とはいえ、現在の裁判制度のもとで下される判決の中には、首を傾げたくなるようなものも多い。1997年に神戸でおきたいわゆる「神戸児童連続殺傷事件」に対する判決もその一つであった。この事件の犯罪者が14歳の少年であったということもあって、この特異な事件は世間の耳目を集めることにもなった。この事件を契機として、ますます凶悪化する少年犯罪にの傾向に対して、少年法の改正にも取り組まれることになった。事件に対しても判決が下されたが、少年は少年院ではなく、医療少年院に送致され、保護処分になることが明らかになった。そのときに、私は何かこの判決に不本意なものを感じたのだが、はっきりしないままに中途に放棄したままだった。

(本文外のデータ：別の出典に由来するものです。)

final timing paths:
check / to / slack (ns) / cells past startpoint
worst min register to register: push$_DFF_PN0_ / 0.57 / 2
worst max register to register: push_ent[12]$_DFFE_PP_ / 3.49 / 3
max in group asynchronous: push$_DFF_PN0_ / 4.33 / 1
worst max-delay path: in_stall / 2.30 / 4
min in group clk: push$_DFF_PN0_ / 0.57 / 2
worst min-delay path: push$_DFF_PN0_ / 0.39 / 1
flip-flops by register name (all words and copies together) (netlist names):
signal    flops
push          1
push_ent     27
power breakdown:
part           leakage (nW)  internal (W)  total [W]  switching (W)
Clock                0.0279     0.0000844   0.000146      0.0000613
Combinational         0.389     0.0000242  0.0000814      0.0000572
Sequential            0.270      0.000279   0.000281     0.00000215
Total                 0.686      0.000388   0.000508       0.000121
<file path="src/lsc_pkg.sv">
// shared types and constants for the load/store two-way write-back cache
`default_nettype none

package lsc_pkg;

	localparam int SETS_DEF = 8;
	localparam int MEM_WORDS_DEF = 128;
	localparam int SAVED_REGS_DEF = 8;
	localparam int QUEUE_DEPTH = 2;
	localparam int REG_IDX_W = 4;

	localparam logic [5:0] OP_LW = 6'd35;
	localparam logic [5:0] OP_SW = 6'd43;

	localparam logic [4:0] SAVED_MASK = 5'b11000;
	localparam logic [4:0] SAVED_BASE = 5'b10000;
	localparam logic [4:0] SAVED_SEL = 5'b00111;

	localparam logic [31:0] MEM_INIT_BIAS = 32'd5;

	typedef enum logic [2:0] {
		ST_OK = 3'd0,
		ST_BAD_OP = 3'd1,
		ST_BAD_RS = 3'd2,
		ST_BAD_RT = 3'd3,
		ST_RANGE = 3'd4
	} status_t;

	typedef struct packed {
		status_t status;
		logic is_load;
		logic [REG_IDX_W-1:0] rs;
		logic [REG_IDX_W-1:0] rt;
		logic [15:0] offset;
	} entry_t;

	typedef enum logic [2:0] {
		BK_INIT,
		BK_IDLE,
		BK_ADDR,
		BK_DIV,
		BK_LOOK,
		BK_EXEC,
		BK_FAIL
	} back_state_t;

endpackage

`default_nettype wire

</file>
<file path="src/lsc_queue.sv">
// short fifo of decoded items between front and back
`default_nettype none

module lsc_queue
	import lsc_pkg::*;
(
	input logic clk,
	input logic arst_n,
	input logic push,
	input entry_t push_ent,
	output logic ready,
	input logic pop,
	output logic head_vld,
	output entry_t head_ent
);

	localparam int PW = $clog2(QUEUE_DEPTH);
	localparam int CW = $clog2(QUEUE_DEPTH + 1);

	entry_t slot_q [QUEUE_DEPTH];
	logic [PW-1:0] wr_ptr_q;
	logic [PW-1:0] rd_ptr_q;
	logic [CW-1:0] cnt_q;
	logic push_ok;
	logic pop_ok;

	assign ready = (cnt_q != CW'(QUEUE_DEPTH));
	assign head_vld = (cnt_q != '0);
	assign head_ent = slot_q[rd_ptr_q];
	assign push_ok = push & ready;
	assign pop_ok = pop & head_vld;

	always_ff @(posedge clk or negedge arst_n) begin
		if (!arst_n) begin
			wr_ptr_q <= '0;
			rd_ptr_q <= '0;
			cnt_q <= '0;
		end else begin
			if (push_ok) begin
				wr_ptr_q <= (wr_ptr_q == PW'(QUEUE_DEPTH - 1)) ? '0 : PW'(wr_ptr_q + 1'b1);
			end
			if (pop_ok) begin
				rd_ptr_q <= (rd_ptr_q == PW'(QUEUE_DEPTH - 1)) ? '0 : PW'(rd_ptr_q + 1'b1);
			end
			cnt_q <= CW'(cnt_q + CW'(push_ok) - CW'(pop_ok));
		end
	end

	always_ff @(posedge clk) begin
		if (push_ok) begin
			slot_q[wr_ptr_q] <= push_ent;
		end
	end

endmodule

`default_nettype wire

</file>
<file path="config.mk">
export PLATFORM = sky130hd
export DESIGN_NAME = lsc_queue
export DESIGN_NICKNAME = d
export VERILOG_FILES = /design/src/lsc_pkg.sv /design/src/lsc_queue.sv
export SDC_FILE = /design/constraint.sdc
export NUM_CORES = 1
export LEC_CHECK = 0
export BUFFER_PORTS_ARGS = -buffer_cell sky130_fd_sc_hd__buf_2
export CAP_MARGIN = 20
export CORE_ASPECT_RATIO = 0.6
export CORE_MARGIN = 4
export CORE_UTILIZATION = 51
export DETAILED_ROUTE_END_ITERATION = 8
export PLACE_DENSITY = 0.86
export SYNTH_ARGS = -nofsm -noshare
export SYNTH_HDL_FRONTEND = slang
export SYNTH_SLANG_ARGS = --single-unit
</file>
<file path="constraint.sdc">
create_clock -name clk -period 3.16 [get_ports clk]
set_input_delay 0.632 -clock clk [delete_from_list [all_inputs] [get_ports clk]]
set_output_delay 0.632 -clock clk [all_outputs]
set_load 0.05 [all_outputs]
</file>
* Yosys cells after proc, flatten, opt, wreduce, memory -nomap -nowiden *
Memory sizes are Yosys's and may differ from the RTL's.
Cells that the tools add are included.

storage, ports and cells
  register bits after elaboration = 4
  bits in latches = 0
  RAM bits = 56
  memory bits (read-only) = 0
  input bits = 32
  word-level logic and storage cells = 16
  memories kept = 1

cells by class
  add/sub/neg operators = 4
  $mul = 0
  divide/modulo/power cells = 0
  $lt $le $gt $ge = 0
  equal/unequal tests = 1
  shifts and indexed selects = 0
  multiplexer cells = 4
  bitwise logic cells = 2
  reductions and logical operators = 1

memory list
  name    depth  width  rd ports  clocked after Yosys merged registers in  write ports  RTL line         source
  slot_q  2      28     1         0                                        1            lsc_queue.sv:20  entry_t slot_q [QUEUE_DEPTH];

operators by type and width
  operator             number
  $mux 1               4
  $add 1x1->1 const B  2
  $add 2x1->2          1
  $and 1x1->1          2
  $ne 2x2->1 const B   1
  $reduce_bool 2->1    1
  $sub 2x1->2          1

* Longest topological paths before layout *
Gate-level depths: netlist of run 1.

  word-level depth = 4
  mapped depth = 5

* Worst setup path after synthesis of run 1 *
No wires, ideal clock.

  kind = reg2reg
  from = register cnt_q[0]
  to = memory slot_q[0][0] in the netlist's numbering, enable pin
  setup time = 0.413 ns
  arrival = 2.255 ns
  setup slack = 0.492 ns
  stages on the path, launching flop included = 4
  clock period less this slack = 2.668 ns
  cells stage by stage = dfrtp_1 nand2b_1 nand2_1 nor2_1

between the ends
  cells in the longest elaborated chain, start to end = 4

RTL lines
  what                          RTL line         source
  start: declaration            lsc_queue.sv:23  logic [CW-1:0] cnt_q;
  start signal: assignment      lsc_queue.sv:45  cnt_q <= CW'(cnt_q + CW'(push_ok) - CW'(pop_ok));
  $ne 2x2->1                    lsc_queue.sv:27  assign ready = (cnt_q != CW'(QUEUE_DEPTH));
  named net ready               lsc_queue.sv:11  output logic ready,
  $and 1x1->1                   lsc_queue.sv:30  assign push_ok = push & ready;
  $mux 1                        lsc_queue.sv:50  if (push_ok) begin
  $mux 1 (not written as such)  lsc_queue.sv:51  slot_q[wr_ptr_q] <= push_ent;
  end: declaration              lsc_queue.sv:20

The timed path passes the listed nets, and every way through them passes these cells.

==> flow_results.org, run 1 <==
** Status
- Outcome :: finished, final reports clean

** Floorplan
- Die area :: 5550 um2
- For this design the top-level I/O count stands at 62.
- Starting density of the core :: a little over half
- The core region is about 4200 um2.
- The floorplan step set the die height to between 50 and 60 um.
- The die is roughly 94 um wide.
- Number of standard-cell rows in the floorplan :: 18

** Cells and area
- Share of cells above drive strength 1 :: roughly three fifths
- The final layout contains between 200 and 250 nets.
- Layout overhead on the synthesized area :: 26.0%
- Leaving out fill and tap cells, the most frequent cell in the layout is buf_2.
- Antenna cell count :: 0
- The top cell types in the final layout, fill and taps aside, are 61 x buf_2, 56 x edfxtp_1, 28 x mux2_2.

** Power
- Total power consumption of the routed design :: 3.11 mW
- Net switching is a little over two fifths of the power.
- The internal power of the cells totals roughly 1.8 mW.
- Sequential cells account for a little under two fifths of the total power.
- Leakage power total :: 1.07 nW
- Peak ir drop on the vdd network :: about 0.75 mV
- The clock network is responsible for around a fifth of the overall power.
- Switch Pwr :: roughly 1.3 mW
- Power density relative to cell area :: around 1100 nW/um2
- Combinational logic burns 41.2% of the power.

** STA
- RSZ-0062 raised after global routing :: false
- Worst setup skew after layout :: a little under 7 ps
- In the finished design, the share of the clock period the worst path needs comes to between 70% and 80%.
- Final period demand of the worst path :: approximately 2500 ps
- Worst-case setup margin in the final layout :: 654 ps
- The final number of max-transition violations is 0.
- Derived from the worst setup path, the maximum achievable clock frequency is approximately 0.40 GHz.
- Worst slew pin tran :: ~400 ps
- Setup violations remaining at the end of the flow were counted as 0.
- Max-slew headroom :: between 70% and 80%
- Number of hold-slack violations in the final timing report :: 0
- Setup TNS after final layout :: 0 ps

** Setup path
- For the worst setup path, the data arrival time is approximately 1900 ps.
- Crit-path max FO :: 20
- STA classifies the critical path startpoint as a flop.
- Type of the worst setup path :: flop to primary output
- Critical path data required time :: 2530 ps
- Critical Path End Type :: primary output

** Place
- Routability-driven placement finished with a final weighted congestion of about 0.70.
- Buffers placed on the I/O ports in this run total 61.
- OpenSTA, run right after detailed placement, puts the worst setup slack at roughly 1000 ps.
- Placed wire-length estimate after detailed placement :: around 2.7 mm

** Detailed routing
- The pre-antenna-repair detailed-routing pass consisted of 4 iterations.
- Vias :: roughly 1200
- For this run, design rule violations remaining after detail routing come to 0.
- Final wirelength :: 3.93 mm
- DR top layer :: met4
- After detailed routing, the met2 layer carries 1.88 mm of wire.
- Routed length on met1 :: between 1.5 and 2 mm
- The first routing iteration left 51 violations.
- Via density per instance :: ~5
- Routed length per placed instance :: between 15 and 20 um
- The routed design uses 324 um of met3 wire.
- Final antenna-violating net count :: 0

** Clocking
- Counting every sink on the clock net gives 60.
- In this run the post-CTS setup repair buffer count came out at 0.
- CTS placed an instance of clkbuf_8 at the clock tree root.
- Clock Latency Late Sink :: approximately 330 ps
- Maximum buffer depth of the clock tree :: 2
- Number of buffers created by CTS :: 9
- Post-CTS Hold Fix Bufs :: 0
- After clock tree synthesis, the clock-pin slew on the worst setup and hold paths is 60 ps.
- TritonCTS clock tree :: yes
- CTS HTree Levels :: 3
- Post-cts gate resize count :: 0

** Synthesis
- The synthesized netlist occupies a cell area of ~2200 um2.
- The cell count after synthesis came out at between 100 and 150.
- Post-synthesis register bit count :: 60
- Of the post-synthesis cell area, the dominant cell type holds around three quarters.
- Synthesis instantiated 19 different standard cells from the library.
- Avg Cell Area, Syn :: a little over 20 um2
- The share of the Yosys chip area taken by registers is slightly below 80%.
- Number of warning messages in the yosys log :: 0
- Synthesized Nets :: approximately 140
- In the post-synthesis netlist, the biggest area contributors are edfxtp_1 75%, mux2_2 14%, dfrtp_1 4.5%.
- edfxtp_1 takes more of the synthesized area than any other cell.

** Global route
- The first global-routing pass estimated 6.07 mm of wire.
- For this run, the total global-route usage over all layers was measured as between 10% and 20%.
- Pin count of the biggest net entering global routing :: 29
- The number of antenna violations at the first check in global routing came to 0.
- Number of global-route vias before repair :: between 1000 and 1500
- Global routing finished with a remaining overflow of 0.

** Worst hold path
- The tightest min-delay check is of the input pin to async pin type.

** Flow run
- Max-cap check violation count :: 0
-- cells in the mapped netlist --
library cell	count
a211oi_1	1
a21bo_1	1
a32oi_1	1
and3_1	1
buf_2	1
buf_4	1
buf_6	1
dfrtp_1	4
edfxtp_1	56
ha_1	1
mux2_2	28
nand2_1	2
nand2b_1	1
nand3_1	1
nor2_1	3
nor2b_1	1
o21ai_0	1
or2_2	1
xnor2_1	3
-- cells by family after synthesis --
logic type | count (synthesis) | share of synthesized area, %
AND/OR/NAND/NOR | 10 | 2.18
multiplexers | 28 | 14.1
adder cells (fa/ha/maj) | 1 | 0.559
buffers and inverters | 3 | 1.06
AO/OA/AOI/OAI | 4 | 1.40
XOR/XNOR | 3 | 1.17
flip-flops | 60 | 79.6
-- power by group through the flow --
stage / Combinational, mW / Clock [mW] / Sequential, mW
CTS: 1.29 / 0.677 / 1.18
finish: 1.28 / 0.657 / 1.18
global route: 1.35 / 0.719 / 1.20
detailed placement: 1.29 / 0 / 1.19
global placement: 1.27 / 0 / 1.17
floorplan: 1.05 / 0 / 1.15
-- per-layer routing --
metal  global-route usage (%)  vias to the layer above
met3                     8.76                        5
met2                     24.7                       48
met1                     18.0                      583
li1                         -                      569
met5                        0                        -
met4                     7.41                        0
-- per-stage QoR --
stage / hold WS (ps) / std cells / instance area (um2) / util, %
2_1_floorplan: 336 / 109 / 2240 / -
3_3_place_gp: 438 / 230 / 2620 / 62.9
3_5_place_dp: 446 / 230 / 2620 / 62.9
4_1_cts: 77.9 / 246 / 2820 / 67.7
5_1_grt: 73.4 / 246 / 2820 / 67.7
6_report: 103 / 246 / 2820 / 67.7
-- worst max-delay path, stage by stage, from the launching register on --
cell     delay, ps
dfrtp_1        580
buf_4          360
mux2_2         380
buf_2          210
-- worst paths after layout --
path / from / endpoint / slack (ps) / cells after the start
setup / recovery: rd_ptr_q / head_ent[22] / 650 / 3
hold / removal: arst_n / wr_ptr_q / 100 / 1
setup reg to reg: cnt_q[0] / slot_q[0][15] / 1650 / 4
hold reg to reg: wr_ptr_q / wr_ptr_q / 510 / 1
max in group asynchronous: arst_n / rd_ptr_q / 2930 / 1
min in group clk: push_ent[6] / slot_q[1][6] / 490 / 1
-- flip-flops by register name, indices dropped and copies added, names as in the netlist --
| register | flops |
|---|---|
| rd_ptr_q | 1 |
| slot_q | 56 |
| wr_ptr_q | 1 |
| cnt_q | 2 |
-- layout make-up --
| type | instances | area, um2 |
|---|---|---|
| multi-input cells | 46 | 437 |
| fillers | 285 | 1340 |
| flip-flops and latches | 60 | 1780 |
| clock buffers | 9 | 124 |
| clock inverters | 7 | 77.6 |
| repair buffers | 64 | 328 |
| well taps | 60 | 75.1 |
No activity file was read; power rests on OpenSTA's default activity.
==> inputs of run 2 (changes only) <==
--- a/config.mk
+++ b/config.mk
@@ -5,13 +5,14 @@
 export SDC_FILE = /design/constraint.sdc
 export NUM_CORES = 1
 export LEC_CHECK = 0
+export ABC_AREA = 1
 export BUFFER_PORTS_ARGS = -buffer_cell sky130_fd_sc_hd__buf_2
 export CAP_MARGIN = 20
 export CORE_ASPECT_RATIO = 0.6
 export CORE_MARGIN = 4
-export CORE_UTILIZATION = 51
+export CORE_UTILIZATION = 46
 export DETAILED_ROUTE_END_ITERATION = 8
-export PLACE_DENSITY = 0.86
+export PLACE_DENSITY = 0.82
 export SYNTH_ARGS = -nofsm -noshare
 export SYNTH_HDL_FRONTEND = slang
 export SYNTH_SLANG_ARGS = --single-unit
==> constraint.sdc (replaced) <==
create_clock -name clk -period 2.2 [get_ports clk]
set_input_delay 0.44 -clock clk [delete_from_list [all_inputs] [get_ports clk]]
set_output_delay 0.44 -clock clk [all_outputs]
set_load 0.05 [all_outputs]
==> run 2 against run 1 <==
First-iteration DRC count increased by 29%. Setup slack got worse by 470 ps. Sequential cell count unchanged. Core utilization decreased by 6.0 points. Via count increased by 21%. Count of clock-buffer cells in the layout unchanged. Global-route usage decreased by 1.4 points. Clock skew decreased by 2.9 ps. Sequential share of layout area decreased by 1.5 points. Register-to-register slack got worse by 900 ps. Highest routed layer unchanged. Worst hold slack improved by 190 ps.
==> flow_results.org, run 2 <==
** Status
- Outcome :: finished, final reports clean

** Synthesis
- Post-synth ARST share :: under 10%
- Count of flip-flops with a built-in enable after synthesis :: 56
- Largest family of logic cells by synthesized area :: simple AND/OR/NAND/NOR gates
- Sequential elements use roughly four fifths of the synthesized area.
- The Yosys step of the flow raised 0 warnings.
- Synthesized Nets :: between 200 and 250
- Yosys mapped the design onto 16 distinct sky130hd cell types.
- Top cells by instance count after synthesis :: 91 x nand2_1, 56 x edfxtp_1, 6 x inv_1
- Avg Cell Area, Syn :: about 13 um2
- Of the total synthesized cell area, the portion taken by XOR and XNOR cells is less than 1%.
- After technology mapping, the gate count stands at 178.
- Share of the synthesized area in the top cell type :: between 70% and 80%
- Mapped cell area :: about 2300 um2
- Cell with the most instances after synthesis :: nand2_1
- Largest cells by area after synthesis :: edfxtp_1 74%, nand2_1 15%, dfrtp_1 4.4%
- Of the total synthesized cell area, the portion taken by full adders, half adders and majority gates is less than 1%.
- Cell type contributing the most total cell area after synthesis :: edfxtp_1
- Basic-gate share of the synthesized area counting and, or, nand and nor cells :: 17.0%
- Share of cell area taken by muxes after synthesis :: 0%
- Synthesis inferred 60 register bits.
- Compound-gate portion of the synthesized area :: less than 1%
- For this run, the leading register cell type out of synthesis is edfxtp_1.

** Global route
- Overflow left after global routing :: 0
- The number of antenna violations at the first check in global routing is 0.
- Number of global-route vias before repair :: 1429
- Pin count of the biggest net entering global routing :: 30
- Global routing consumed, over all layers together, ~14% of the routing resources.
- The first global-routing pass estimated 6.62 mm of wire.

** Place
- Summed over all nets, the half-perimeter wirelength after detailed placement is around 2.8 mm.
- The count of buffers added on input and output ports is approximately 60.
- Final weighted congestion in routability-driven placement :: 0.808

** Floorplan
- Measured along the x axis, the die boundary spans approximately 99 um.
- Die area :: just over 6000 um2
- In this run the count of I/O pins placed on the die edge is between 60 and 70.
- Once the floorplan was initialized, standard cells occupied just under 50% of the core.
- In this run the vertical extent of the chip is ~62 um.
- Number of standard-cell rows in the floorplan :: 19
- The core region is approximately 4700 um2.

** Setup path
- For the worst setup path, the data arrival time is between 1500 and 2000 ps.
- Most common cell type on the critical path :: nand2_1
- Launch instance of the worst register-to-register path :: cnt_q[1]
- Type of the worst setup path :: flop to primary output
- At the worst endpoint, the required time is 1760 ps.
- Critical Path End Type :: primary output
- The worst setup path is launched from a flop.
- Sequence of cells on the critical path :: inv_2 -> nand2_1 -> nand2_1 -> buf_2
- Crit-path max FO :: 29
- Crit path launch :: rd_ptr_q
- Critical-path top delay cell :: dfrtp_1
- Slowest Stage Delay on Critical Path :: just under 400 ps

** STA
- The final number of max-transition violations came to 0.
- For the finished layout, the period the worst path requires is around 2000 ps.
- Worst slew pin tran :: roughly 500 ps
- Headroom to the max-slew limit came out at between 60 and 70%.
- Final critical-path share of the clock period :: between 90 and 100%
- For this run, the top clock speed supported by timing is 0.497 GHz.
- RSZ-0062 raised after global routing :: false
- Worst setup skew after layout :: 3.97 ps
- Setup total negative slack on the finished layout was measured at 0 ps.
- Final setup viols :: 0
- The final-report hold violation count is 0.

** Detailed routing
- Number of design rule violations left after detail routing :: 0
- TritonRoute pass-1 iters :: 4
- Routed length per placed instance :: 13.1 um
- Final antenna-violating net count :: 0
- Via density per instance :: roughly 4.6
- For this block, the initial DRC count from the detailed router was 66.
- Vias :: ~1500
- Final wirelength :: slightly above 4 mm

** Clocking
- CTS HTree Levels :: 3
- Clock root buffer :: clkbuf_8
- Maximum buffer depth of the clock tree :: 2
- After clock tree synthesis, the clock-pin slew on the worst setup and hold paths is 70 ps.
- The number of clock buffers added by TritonCTS is 9.
- Clock Latency Late Sink :: ~330 ps
- For this design, the sink count on the clock tree is 60.
- TritonCTS built the clock tree.

** Cells and area
- Net count, final :: 283
- Sequential cell area :: roughly 1800 um2
- Share of cells above drive strength 1 :: between 30% and 40%
- Number of filler cells placed in the layout :: ~360
- Register with the most flip-flops :: slot_q
- Layout overhead on the synthesized area :: 27.1%
- Leaving out fill and tap cells, the most frequent cells in the layout are 91 x nand2_1, 61 x buf_2, 56 x edfxtp_1.
- Most common cell after layout, fill and taps aside :: nand2_1
- Max FFs per register :: 56
- The largest registers in the layout are slot_q (56), cnt_q (2).
- 0 antenna diodes ended up in the layout.
- Summing all multi-input logic gate instances after layout gives ~420 um2.

** Worst hold path
- In this run the most critical hold path is launched from push_ent[12].
- Hold/Removal Path Class :: input pin to flop

** Flow run
- Max-cap check violation count :: 0
==> run 2: changes by cell type after synthesis, moves of 2 or more <==
cell and change:
xnor2_1 -3, buf_4 +3, inv_2 +2, nand2_2 +2
nand2_1 +89, inv_1 +6, mux2_2 -28
==> run 2: repair_timing <==
item | CTS | global route
setup endpoints to repair | 0 | 0
hold buffers | 1 | 0
buffers inserted | 0 | 0
hold endpoints to repair | 4 | 0
resized for setup | 0 | 0
==> run 2: per-stage QoR <==
step | util (%) | hold WS (ps) | instance area [um2] | setup slack [ps] | std cells
global placement | 56.6 | 252 | 2650 | 530 | 301
global route | 61.7 | 276 | 2890 | 5.28 | 317
finish | 61.7 | 295 | 2890 | 188 | 317
detailed placement | 56.6 | 252 | 2650 | 504 | 301
CTS | 61.7 | 275 | 2890 | 139 | 317
floorplan | - | 144 | 2280 | 223 | 178
==> run 2: worst max-delay path: cells and delay by family, from the launching register on <==
| family | cells | cell delay [ps] |
|---|---|---|
| buf+inv | 2 | 640 |
| flops | 1 | 390 |
| simple gates | 2 | 200 |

私が感じたそのときの違和感とは、要するにこの判決によっては正義が回復されないのではないかということから来るものである。この判決では、少年は犯罪者ではなく病人として、少なくとも一種の精神的な異常者として取り扱われることになる。しかし、これでは、犯罪と精神病理との区別を解消してしまうことになる。確かに、犯罪は一種の「精神的な病」といえるかも知れないが、しかし、少なくとも犯罪は肉体的な病理現象とは区別されなければならない。実際にこの判決で検討された協同鑑定書においても、少年が「普通の知能を有し、意識も清明で精神病であることを示唆する所見のないこと」を認めて裁判官もそれに同意している。

 

 もともと、犯罪とは精神的な機能においてはまったく「正常」な状態で実行されるものである。そうでなければそれは、もはや犯罪とは言えず、「病気」にすぎない。私には現在の裁判官がどのような人間観、刑法理論に基づいて判決を下す傾向があるのかよくわからない。しかし、裁判というのは、失われた正義を回復することが、根本的な使命である。欧米の裁判所の梁を飾っている、目隠しされた正義の女神の像が手に天秤を握っているのはこのことを象徴している。裁判官が医療者や精神的カウンセラーになってしまっては、裁判は裁判の意義を保てない。

 

 裁判官の中垣康弘判事も、被害女児の両親の「少年を見捨てることなく少年に本件の責任を十分に自覚させてください」ということばを引用し、そして、「いつの日か少年が更生し、被害者と被害者の遺族に心からわびる日の来ることを祈っている」といいながら判決文を結んでいる。ただ、私がこの井垣判決で感じた疑問点は、そこには少年の更正のための配慮はあっても、失われた正義を回復するという、裁判官の ──それは国家の意思でもある──確固とした意思のないことである。犯罪とは国家の法(正義)を侵害することである。そして、犯罪者による正義への、法へのこの不当な侵害については、犯罪者が正当に処罰されることによって、犯罪者に刑罰が課せられることによって、法と正義が回復されるのである。また、犯罪者自身も正しく処罰されることによって人格として尊重されることになる。なぜなら人間の尊厳は意思の自由の中にあるのであり、犯罪者といえども善悪を知る存在であり、かつ、明確に悪を選択し、正義を侵害する選択をしたからである。

 

 神戸児童連続殺傷事件の判決では、女神の天秤は著しく傾いたままで、失われた正義の均衡は回復していないようにも思える。社会と国家の正義は破損されたままである。そして、再び、神戸の犯罪少年の崇拝者が最近になって同じ犯罪を犯した。裁判官は今回の十七歳の少年をどのように処断するのだろうか。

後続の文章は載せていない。